Of the 164 households, 28.7% of which had children under the age of 18 living with them, 48.8% were married couples living together, 7.3% were cohabitating couples, 23.8% had a female householder with no spouse or partner present and 20.1% had a male householder with no spouse or partner present. 31.1% of all households were non-families. 23.8% of all households were made up of individuals, 12.2% had someone living alone who was 65 years old or older.

The median age in the city was 43.7 years. 24.8% of the residents were under the age of 20; 4.7% were between the ages of 20 and 24; 22.0% were from 25 and 44; 26.4% were from 45 and 64; and 22.2% were 65 years of age or older. The gender makeup of the city was 48.8% male and 51.2% female.

===2010 census===
As of the census of 2010, there were 422 people, 176 households, and 116 families residing in the city. The population density was 1278.8 PD/sqmi. There were 209 housing units at an average density of 633.3 /sqmi. The racial makeup of the city was 98.3% White, 0.7% Native American, 0.2% Asian, and 0.7% from two or more races. Hispanic or Latino of any race were 2.1% of the population.
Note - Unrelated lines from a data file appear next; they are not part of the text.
**flow/design.v**
```verilog
module gain_block( 
	input signed [11:0] ip_data, 
	input ip_clock, 
	input ip_reset, 
	output [11:0] op_data
); 
	parameter signed [11:0] gain = 12'd1024;
	reg signed [11:0] reg_ip_data; 
	always@(posedge ip_clock or negedge ip_reset) begin 
		if(ip_reset == 1'd0) begin 
			reg_ip_data <= 12'd0;
		end else begin  
			reg_ip_data <= ip_data; 
		end 
	end 
	reg signed [11:0] reg_gain;
	wire signed [23:0] wire_gain; 
	assign wire_gain = reg_ip_data * gain;
	always@(posedge ip_clock or negedge ip_reset) begin 
		if(ip_reset == 1'd0) begin 
			reg_gain <= 12'd0;
		end else begin 
			reg_gain <= wire_gain[23:12]; 
		end 
	end 
	assign op_data = reg_gain; 
endmodule 
module abs_block( 
	input signed [11:0] ip_data,
	input ip_clock,
	input ip_reset,
	output [11:0] op_data
); 
	reg signed [11:0] reg_op_abs; 
	always@(posedge ip_clock or negedge ip_reset) begin 
		if(ip_reset == 1'd0) begin 
			reg_op_abs <= 12'd0;
		end else begin 
			if(ip_data < 12'sd0) begin 
				reg_op_abs <= -ip_data;
			end else begin 
				reg_op_abs <= ip_data; 
			end 
		end 
	end 
	assign op_data = reg_op_abs;
endmodule 
module power_estimation(
	input signed [11:0] ip_data,
	input ip_clock,
	input ip_reset,
	output [11:0] op_data
); 
	reg signed [11:0] reg_delay; 
	always@(posedge ip_clock or negedge ip_reset) begin 
		if(ip_reset == 1'd0) begin 
			reg_delay <= 12'd0;
		end else begin 
			reg_delay <= ip_data; 
		end 
	end 
	reg signed [11:0] reg_delay_2; 
	always@(posedge ip_clock or negedge ip_reset) begin 
		if(ip_reset == 1'd0) begin 
			reg_delay_2 <= 12'd0;
		end else begin 
			reg_delay_2 <= reg_delay; 
		end 
	end 
	reg signed [11:0] reg_delay_3; 
	always@(posedge ip_clock or negedge ip_reset) begin 
		if(ip_reset == 1'd0) begin 
			reg_delay_3 <= 12'd0;
		end else begin 
			reg_delay_3 <= reg_delay_2; 
		end 
	end
	reg signed [11:0] reg_delay_4; 
	always@(posedge ip_clock or negedge ip_reset) begin 
		if(ip_reset == 1'd0) begin 
			reg_delay_4 <= 12'd0;
		end else begin 
			reg_delay_4 <= reg_delay_3; 
		end 
	end
	reg signed [11:0] reg_delay_5; 
	always@(posedge ip_clock or negedge ip_reset) begin 
		if(ip_reset == 1'd0) begin 
			reg_delay_5 <= 12'd0;
		end else begin 
			reg_delay_5 <= reg_delay_4; 
		end 
	end
	reg signed [11:0] reg_delay_6; 
	always@(posedge ip_clock or negedge ip_reset) begin 
		if(ip_reset == 1'd0) begin 
			reg_delay_6 <= 12'd0;
		end else begin 
			reg_delay_6 <= reg_delay_5; 
		end 
	end
	reg signed [11:0] reg_delay_7; 
	always@(posedge ip_clock or negedge ip_reset) begin 
		if(ip_reset == 1'd0) begin 
			reg_delay_7 <= 12'd0;
		end else begin 
			reg_delay_7 <= reg_delay_6; 
		end 
	end
	reg signed [11:0] reg_delay_8; 
	always@(posedge ip_clock or negedge ip_reset) begin 
		if(ip_reset == 1'd0) begin 
			reg_delay_8 <= 12'd0;
		end else begin 
			reg_delay_8 <= reg_delay_7; 
		end 
	end
	reg signed [11:0] reg_delay_9; 
	always@(posedge ip_clock or negedge ip_reset) begin 
		if(ip_reset == 1'd0) begin 
			reg_delay_9 <= 12'd0;
		end else begin 
			reg_delay_9 <= reg_delay_8; 
		end 
	end 
	reg signed [11:0] reg_delay_10; 
	always@(posedge ip_clock or negedge ip_reset) begin 
		if(ip_reset == 1'd0) begin 
			reg_delay_10 <= 12'd0;
		end else begin 
			reg_delay_10 <= reg_delay_9; 
		end 
	end
	reg signed [11:0] reg_delay_11; 
	always@(posedge ip_clock or negedge ip_reset) begin 
		if(ip_reset == 1'd0) begin 
			reg_delay_11 <= 12'd0;
		end else begin 
			reg_delay_11 <= reg_delay_10; 
		end 
	end
	reg signed [11:0] reg_delay_12; 
	always@(posedge ip_clock or negedge ip_reset) begin 
		if(ip_reset == 1'd0) begin 
			reg_delay_12 <= 12'd0;
		end else begin 
			reg_delay_12 <= reg_delay_11; 
		end 
	end
	reg signed [11:0] reg_delay_13; 
	always@(posedge ip_clock or negedge ip_reset) begin 
		if(ip_reset == 1'd0) begin 
			reg_delay_13 <= 12'd0;
		end else begin 
			reg_delay_13 <= reg_delay_12; 
		end 
	end
	reg signed [11:0] reg_delay_14; 
	always@(posedge ip_clock or negedge ip_reset) begin 
		if(ip_reset == 1'd0) begin 
			reg_delay_14 <= 12'd0;
		end else begin 
			reg_delay_14 <= reg_delay_13; 
		end 
	end
	reg signed [11:0] reg_delay_15; 
	always@(posedge ip_clock or negedge ip_reset) begin 
		if(ip_reset == 1'd0) begin 
			reg_delay_15 <= 12'd0;
		end else begin 
			reg_delay_15 <= reg_delay_14; 
		end 
	end
	reg signed [11:0] reg_delay_16; 
	always@(posedge ip_clock or negedge ip_reset) begin 
		if(ip_reset == 1'd0) begin 
			reg_delay_16 <= 12'd0;
		end else begin 
			reg_delay_16 <= reg_delay_15; 
		end 
	end 
	reg signed [11:0] reg_delay_17; 
	always@(posedge ip_clock or negedge ip_reset) begin 
		if(ip_reset == 1'd0) begin 
			reg_delay_17 <= 12'd0;
		end else begin 
			reg_delay_17 <= reg_delay_16; 
		end 
	end 
	reg signed [11:0] reg_delay_18; 
	always@(posedge ip_clock or negedge ip_reset) begin 
		if(ip_reset == 1'd0) begin 
			reg_delay_18 <= 12'd0;
		end else begin 
			reg_delay_18 <= reg_delay_17; 
		end 
	end
	reg signed [11:0] reg_delay_19; 
	always@(posedge ip_clock or negedge ip_reset) begin 
		if(ip_reset == 1'd0) begin 
			reg_delay_19 <= 12'd0;
		end else begin 
			reg_delay_19 <= reg_delay_18; 
		end 
	end 
	reg signed [11:0] reg_delay_20; 
	always@(posedge ip_clock or negedge ip_reset) begin 
		if(ip_reset == 1'd0) begin 
			reg_delay_20 <= 12'd0;
		end else begin 
			reg_delay_20 <= reg_delay_19; 
		end 
	end 
	reg signed [11:0] reg_delay_21; 
	always@(posedge ip_clock or negedge ip_reset) begin 
		if(ip_reset == 1'd0) begin 
			reg_delay_21 <= 12'd0;
		end else begin 
			reg_delay_21 <= reg_delay_20; 
		end 
	end
	reg signed [11:0] reg_delay_22; 
	always@(posedge ip_clock or negedge ip_reset) begin 
		if(ip_reset == 1'd0) begin 
			reg_delay_22 <= 12'd0;
		end else begin 
			reg_delay_22 <= reg_delay_21; 
		end 
	end
	reg signed [11:0] reg_delay_23; 
	always@(posedge ip_clock or negedge ip_reset) begin 
		if(ip_reset == 1'd0) begin 
			reg_delay_23 <= 12'd0;
		end else begin 
			reg_delay_23 <= reg_delay_22; 
		end 
	end
	reg signed [11:0] reg_delay_24; 
	always@(posedge ip_clock or negedge ip_reset) begin 
		if(ip_reset == 1'd0) begin 
			reg_delay_24 <= 12'd0;
		end else begin 
			reg_delay_24 <= reg_delay_23; 
		end 
	end
	reg signed [11:0] reg_delay_25; 
	always@(posedge ip_clock or negedge ip_reset) begin 
		if(ip_reset == 1'd0) begin 
			reg_delay_25 <= 12'd0;
		end else begin 
			reg_delay_25 <= reg_delay_24; 
		end 
	end 
	reg signed [11:0] reg_delay_26; 
	always@(posedge ip_clock or negedge ip_reset) begin 
		if(ip_reset == 1'd0) begin 
			reg_delay_26 <= 12'd0;
		end else begin 
			reg_delay_26 <= reg_delay_25; 
		end 
	end 
	reg signed [11:0] reg_delay_27; 
	always@(posedge ip_clock or negedge ip_reset) begin 
		if(ip_reset == 1'd0) begin 
			reg_delay_27 <= 12'd0;
		end else begin 
			reg_delay_27 <= reg_delay_26; 
		end 
	end
	reg signed [11:0] reg_delay_28; 
	always@(posedge ip_clock or negedge ip_reset) begin 
		if(ip_reset == 1'd0) begin 
			reg_delay_28 <= 12'd0;
		end else begin 
			reg_delay_28 <= reg_delay_27; 
		end 
	end 
	reg signed [11:0] reg_delay_29; 
	always@(posedge ip_clock or negedge ip_reset) begin 
		if(ip_reset == 1'd0) begin 
			reg_delay_29 <= 12'd0;
		end else begin 
			reg_delay_29 <= reg_delay_28; 
		end 
	end 
	reg signed [11:0] reg_delay_30; 
	always@(posedge ip_clock or negedge ip_reset) begin 
		if(ip_reset == 1'd0) begin 
			reg_delay_30 <= 12'd0;
		end else begin 
			reg_delay_30 <= reg_delay_29; 
		end 
	end 
	reg signed [11:0] reg_delay_31; 
	always@(posedge ip_clock or negedge ip_reset) begin 
		if(ip_reset == 1'd0) begin 
			reg_delay_31 <= 12'd0;
		end else begin 
			reg_delay_31 <= reg_delay_30; 
		end 
	end 
	reg signed [11:0] reg_sum; 
	wire signed [15:0] wire_sum; 
	assign wire_sum = (ip_data + reg_delay + reg_delay_2 + reg_delay_3 + reg_delay_4 + reg_delay_5 + reg_delay_6 + reg_delay_7 + reg_delay_8 + reg_delay_9 + reg_delay_10
						 + reg_delay_11 + reg_delay_12 + reg_delay_13 + reg_delay_14 + reg_delay_15 + reg_delay_16 + reg_delay_17 + reg_delay_18 + reg_delay_19 + reg_delay_20 
						 + reg_delay_21 + reg_delay_22 + reg_delay_23 + reg_delay_24 + reg_delay_25 + reg_delay_26 + reg_delay_27 + reg_delay_28 + reg_delay_29 + reg_delay_30 + reg_delay_31);
	always@(posedge ip_clock or negedge ip_reset) begin 
		if(ip_reset == 1'd0) begin 
			reg_sum <= 12'd0;
		end else begin 
			reg_sum <= wire_sum[15:4]; 
		end 
	end 
	assign op_data = reg_sum;
endmodule 
module gain_error( 
	input signed [11:0] ip_data, 
	input ip_clock, 
	input ip_reset, 
	output [11:0] op_data
); 
	parameter signed [11:0] reference = 12'd2048; 
	wire signed [11:0] wire_error;  
	reg signed [11:0] reg_error;
	assign wire_error = reference - ip_data;
	always@(posedge ip_clock or negedge ip_reset) begin 
		if(ip_reset == 1'd0) begin 
			reg_error <= 12'd0;
		end else begin 
			reg_error <= wire_error;
		end 
	end 
	assign op_data = reg_error; 
endmodule 
module accumulator( 
	input signed [11:0] ip_data, 
	input ip_clock, 
	input ip_reset, 
	output [11:0] op_data
);  
	reg signed [15:0] reg_sum; 
	reg [4:0] reg_counter;
	always@(posedge ip_clock or negedge ip_reset) begin 
		if(ip_reset == 1'd0) begin 
			reg_sum <= 16'd0; 
			reg_counter <= 5'd0;
		end else begin 
			if(reg_counter == 5'd31) begin 
				reg_sum <= reg_sum;
			end else begin 
				reg_sum <= reg_sum + ip_data; 
			end 
			reg_counter <= reg_counter + 4'd1;
		end 
	end 
	assign op_data = reg_sum[15:4]; 
endmodule 
module product_block(
	input signed [11:0] ip_data, 
	input signed [11:0] ip_data_2,
	input ip_clock, 
	input ip_reset,
	output [11:0] op_data
); 
	reg signed [11:0] reg_product; 
	wire signed [23:0] wire_product; 
	assign wire_product = ip_data * ip_data_2;
	always@(posedge ip_clock or negedge ip_reset) begin 
		if(ip_reset == 1'd0) begin 
			reg_product <= 12'd0;
		end else begin 
			reg_product <= wire_product[23:12]; 
		end 
	end
	assign op_data = reg_product;
endmodule 
module agc_ref_correction(
	input signed [11:0] ip_data, 
	input ip_clock,
	input ip_reset, 
	output [11:0] op_data
); 
	wire signed [11:0] get_op_gain; 
	gain_block gain_block_inst( 
		.ip_data(ip_data), 
		.ip_clock(ip_clock), 
		.ip_reset(ip_reset), 
		.op_data(get_op_gain)
	); 
	wire signed [11:0] get_op_abs; 
	abs_block abs_block_inst(
		.ip_data(get_op_gain), 
		.ip_clock(ip_clock), 
		.ip_reset(ip_reset), 
		.op_data(get_op_abs)
	); 
	wire signed [11:0] get_op_power_est; 
	power_estimation power_estimation_inst( 
		.ip_data(get_op_abs), 
		.ip_clock(ip_clock), 
		.ip_reset(ip_reset), 
		.op_data(get_op_power_est)
	); 
	wire signed [11:0] get_op_gain_error; 
	gain_error gain_error_inst( 
		.ip_data(get_op_power_est), 
		.ip_clock(ip_clock), 
		.ip_reset(ip_reset), 
		.op_data(get_op_gain_error)
	);
	wire signed [11:0] get_op_acc;  
	accumulator accumulator_inst(
		.ip_data(get_op_gain_error), 
		.ip_clock(ip_clock), 
		.ip_reset(ip_reset), 
		.op_data(get_op_acc)
	);
	wire signed [11:0] get_op_product; 
	product_block product_block_inst( 
		.ip_data(ip_data), 
		.ip_data_2(get_op_acc),
		.ip_clock(ip_clock), 
		.ip_reset(ip_reset), 
		.op_data(get_op_product)
	); 
	assign op_data = get_op_product;
endmodule 
```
There were 176 households, of which 33.0% had children under the age of 18 living with them, 47.2% were married couples living together, 11.4% had a female householder with no husband present, 7.4% had a male householder with no wife present, and 34.1% were non-families. 29.5% of all households were made up of individuals, and 12.5% had someone living alone who was 65 years of age or older. The average household size was 2.40 and the average family size was 2.92.
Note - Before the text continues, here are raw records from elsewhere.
==> inputs of branch onyx <==
## system_bus
module system_bus
	#(parameter DATA_WIDTH = 8, 
	parameter ADDR_WIDTH = 14, 
	parameter NO_OF_MASTER = 4, 
	parameter NO_OF_SLAVE = 8,
	parameter [NO_OF_SLAVE*ADDR_WIDTH-1:0] SLAVE_BASE_ADDR = {14'd10, 14'd20, 14'd30, 14'd40, 14'd50, 14'd60, 14'd70, 14'd80}, 
	parameter [NO_OF_SLAVE*ADDR_WIDTH-1:0] SLAVE_END_ADDR = {14'd19, 14'd29, 14'd39, 14'd49, 14'd59, 14'd69, 14'd79, 14'd89}
	) 
	(
	input clk,
	input reset_n,
	input [ADDR_WIDTH*NO_OF_MASTER-1:0]  addr_avm, 
	output [DATA_WIDTH*NO_OF_MASTER-1:0]  readdata_avm,
	input [DATA_WIDTH*NO_OF_MASTER-1:0]  writedata_avm, 
	input [NO_OF_MASTER-1:0]  readen_avm,
	input [NO_OF_MASTER-1:0]  writeen_avm,
	output [NO_OF_MASTER-1:0]  readvalid_avm,
	output [NO_OF_MASTER-1:0]  writevalid_avm,
	input [NO_OF_MASTER-1:0]  waitrequest_avm,
	input [4*NO_OF_MASTER-1:0]priority_no,
	output [ADDR_WIDTH*NO_OF_SLAVE-1:0]  addr_avs,
	input [DATA_WIDTH*NO_OF_SLAVE-1:0]  readdata_avs,
	output [DATA_WIDTH*NO_OF_SLAVE-1:0]  writedata_avs,
	output [NO_OF_SLAVE-1:0]  readen_avs,
	output [NO_OF_SLAVE-1:0]  writeen_avs,
	input [NO_OF_SLAVE-1:0]  readvalid_avs,
	input [NO_OF_SLAVE-1:0]  writevalid_avs,
	output reg [NO_OF_SLAVE-1:0]  waitrequest_avs
	);
make LEC_CHECK=0 ABC_AREA=1 CAP_MARGIN=25 CELL_PAD_IN_SITES_DETAIL_PLACEMENT=0 CELL_PAD_IN_SITES_GLOBAL_PLACEMENT=1 CORE_ASPECT_RATIO=0.85 CORE_MARGIN=4 CORE_UTILIZATION=17 CTS_CLUSTER_SIZE=72 GPL_ROUTABILITY_DRIVEN=0 HOLD_SLACK_MARGIN=0.02 MAX_ROUTING_LAYER=met5 PLACE_DENSITY_LB_ADDON=0.09 SETUP_SLACK_MARGIN=1.43 SLEW_MARGIN=15 TNS_END_PERCENT=30 finish   # period 5.33 ns
run.sh (not shown) runs the stock make flow with config.mk's settings and CLKGATE_MAP_FILE=.
==> inputs of branch nickel, as changes to branch onyx <==
Settings changed: ABC_AREA 1 to default, CAP_MARGIN 25 to 20, CELL_PAD_IN_SITES_DETAIL_PLACEMENT 0 to default, CELL_PAD_IN_SITES_GLOBAL_PLACEMENT 1 to default, CORE_ASPECT_RATIO 0.85 to default, CORE_MARGIN 4 to 2, CORE_UTILIZATION 17 to 40, CTS_CLUSTER_SIZE 72 to default, GPL_ROUTABILITY_DRIVEN 0 to default, HOLD_SLACK_MARGIN 0.02 to default, MAX_ROUTING_LAYER met5 to default, PLACE_DENSITY from default to 0.6, PLACE_DENSITY_LB_ADDON 0.09 to default, SETUP_SLACK_MARGIN 1.43 to default, SLEW_MARGIN 15 to 20, TNS_END_PERCENT 30 to default.
==> flow/constraint.sdc (replaced) <==
create_clock -name core_clock -period 4.3 [get_ports {clk}]
set_input_delay 0.8600 -clock core_clock [delete_from_list [all_inputs] [get_ports {clk}]]
set_output_delay 0.8600 -clock core_clock [all_outputs]
set_load 0.01 [all_outputs]
==> inputs of branch willow, as changes to branch onyx <==
Settings changed: CELL_PAD_IN_SITES_DETAIL_PLACEMENT 0 to default, CELL_PAD_IN_SITES_GLOBAL_PLACEMENT 1 to 3, CORE_ASPECT_RATIO 0.85 to 0.61, CORE_MARGIN 4 to 2, CORE_UTILIZATION 17 to 40, CTS_CLUSTER_SIZE 72 to default, GPL_ROUTABILITY_DRIVEN 0 to default, HOLD_SLACK_MARGIN 0.02 to default, MAX_ROUTING_LAYER met5 to met4, PLACE_DENSITY_LB_ADDON 0.09 to default, SETUP_SLACK_MARGIN 1.43 to default, SLEW_MARGIN 15 to 5, TNS_END_PERCENT 30 to default.
==> flow/constraint.sdc (replaced) <==
create_clock -name core_clock -period 8.98 [get_ports {clk}]
set_input_delay 1.7960 -clock core_clock [delete_from_list [all_inputs] [get_ports {clk}]]
set_output_delay 1.7960 -clock core_clock [all_outputs]
set_load 0.01 [all_outputs]
==> qor summary <==
metric	branch nickel	branch onyx	branch willow
Outcome	no timing/DRC/antenna violations	no timing/DRC/antenna violations	no timing/DRC/antenna violations
Dpl cell area	38540 um2	41530 um2	39330 um2
Crit path capture	mux_demux_slave_corresponding_master[4][3]	addr_avs[95]	mux_demux_slave_corresponding_master[6][1]
Logic Gate Count	2487	2781	2780
Comb area	14250 um2	14780 um2	14620 um2
HP Class	in2async	in2async	reg2reg
Yosys synthesis chip area	31880 um2	33850 um2	33850 um2
Non-clock buffer area fraction after layout	14.81%	11.38%	11.33%
Routability-driven placement congestion ratio	0.9337	-	0.9905
Startpoint of the worst-slack reg-to-reg timing path	mux_demux_slave_corresponding_master[6][1]	mux_demux_slave_corresponding_master[1][3]	mux_demux_slave_corresponding_master[3][1]
Global-route track usage on met1	32.42%	19.87%	43.83%
Type of element launching the critical path	input pin	flip-flop	input pin
Inserted tap cell count	1050	2660	1105
Met2 track demand over resource in global routing	37.40%	23.03%	36.44%
Area delta synth->final	28.72%	32.62%	22.55%
Mapped Avg Cell Area	9.315 um2	8.157 um2	8.157 um2
Share of the final layout cell area in sequential cells	40.31%	36.85%	39.87%
Post-Synth Simple-Gate Area	24.99%	26.30%	26.30%
Post-layout nets	4174	4831	4755
Power Total	16.32 mW	13.07 mW	6.809 mW
Cell-internal power	11.62 mW	9.415 mW	4.930 mW
WL met1	43160 um	72240 um	61140 um
Core area	79000 um2	197300 um2	84010 um2
Group with the largest share of power	registers	clock	registers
The median age in the city was 40.7 years. 26.8% of residents were under the age of 18; 6.9% were between the ages of 18 and 24; 21.6% were from 25 to 44; 28.3% were from 45 to 64; and 16.6% were 65 years of age or older. The gender makeup of the city was 49.3% male and 50.7% female.

===2000 census===
As of the census of 2000, there were 450 people, 184 households, and 128 families residing in the city. The population density was 1,358.1 PD/sqmi. There were 210 housing units at an average density of 633.8 /sqmi. The racial makeup of the city was 97.78% White, 0.22% Native American, 0.44% Asian, and 1.56% from two or more races. Hispanic or Latino of any race were 0.22% of the population.
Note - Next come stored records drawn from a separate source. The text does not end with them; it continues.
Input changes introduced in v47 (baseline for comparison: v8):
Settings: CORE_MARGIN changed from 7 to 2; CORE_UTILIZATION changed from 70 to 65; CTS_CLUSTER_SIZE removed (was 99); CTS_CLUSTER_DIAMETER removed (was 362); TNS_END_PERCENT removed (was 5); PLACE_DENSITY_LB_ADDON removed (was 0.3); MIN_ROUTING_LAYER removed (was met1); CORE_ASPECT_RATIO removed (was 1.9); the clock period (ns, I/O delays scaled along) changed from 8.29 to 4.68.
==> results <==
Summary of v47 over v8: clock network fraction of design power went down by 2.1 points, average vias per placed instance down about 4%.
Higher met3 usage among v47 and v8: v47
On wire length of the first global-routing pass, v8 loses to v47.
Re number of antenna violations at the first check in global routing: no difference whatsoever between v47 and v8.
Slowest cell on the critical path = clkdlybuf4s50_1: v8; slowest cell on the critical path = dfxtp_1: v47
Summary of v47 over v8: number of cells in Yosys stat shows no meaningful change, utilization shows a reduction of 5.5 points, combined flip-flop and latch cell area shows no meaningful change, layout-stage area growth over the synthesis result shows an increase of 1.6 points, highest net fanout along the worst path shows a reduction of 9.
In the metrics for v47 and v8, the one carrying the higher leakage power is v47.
There were 184 households, out of which 28.8% had children under the age of 18 living with them, 52.2% were married couples living together, 8.7% had a female householder with no husband present, and 29.9% were non-families. 29.3% of all households were made up of individuals, and 14.7% had someone living alone who was 65 years of age or older. The average household size was 2.45 and the average family size was 2.95.

In the city, the population was spread out, with 25.6% under the age of 18, 9.1% from 18 to 24, 22.9% from 25 to 44, 23.8% from 45 to 64, and 18.7% who were 65 years of age or older. The median age was 39 years. For every 100 females, there were 107.4 males. For every 100 females age 18 and over, there were 99.4 males.

The median income for a household in the city was $32,500, and the median income for a family was $42,857. Males had a median income of $35,500 versus $23,438 for females. The per capita income for the city was $14,657. About 7.5% of families and 12.6% of the population were below the poverty line, including 12.5% of those under age 18 and 16.2% of those age 65 or over.

==Education==
The Twin Cedars Community School District operates local public schools.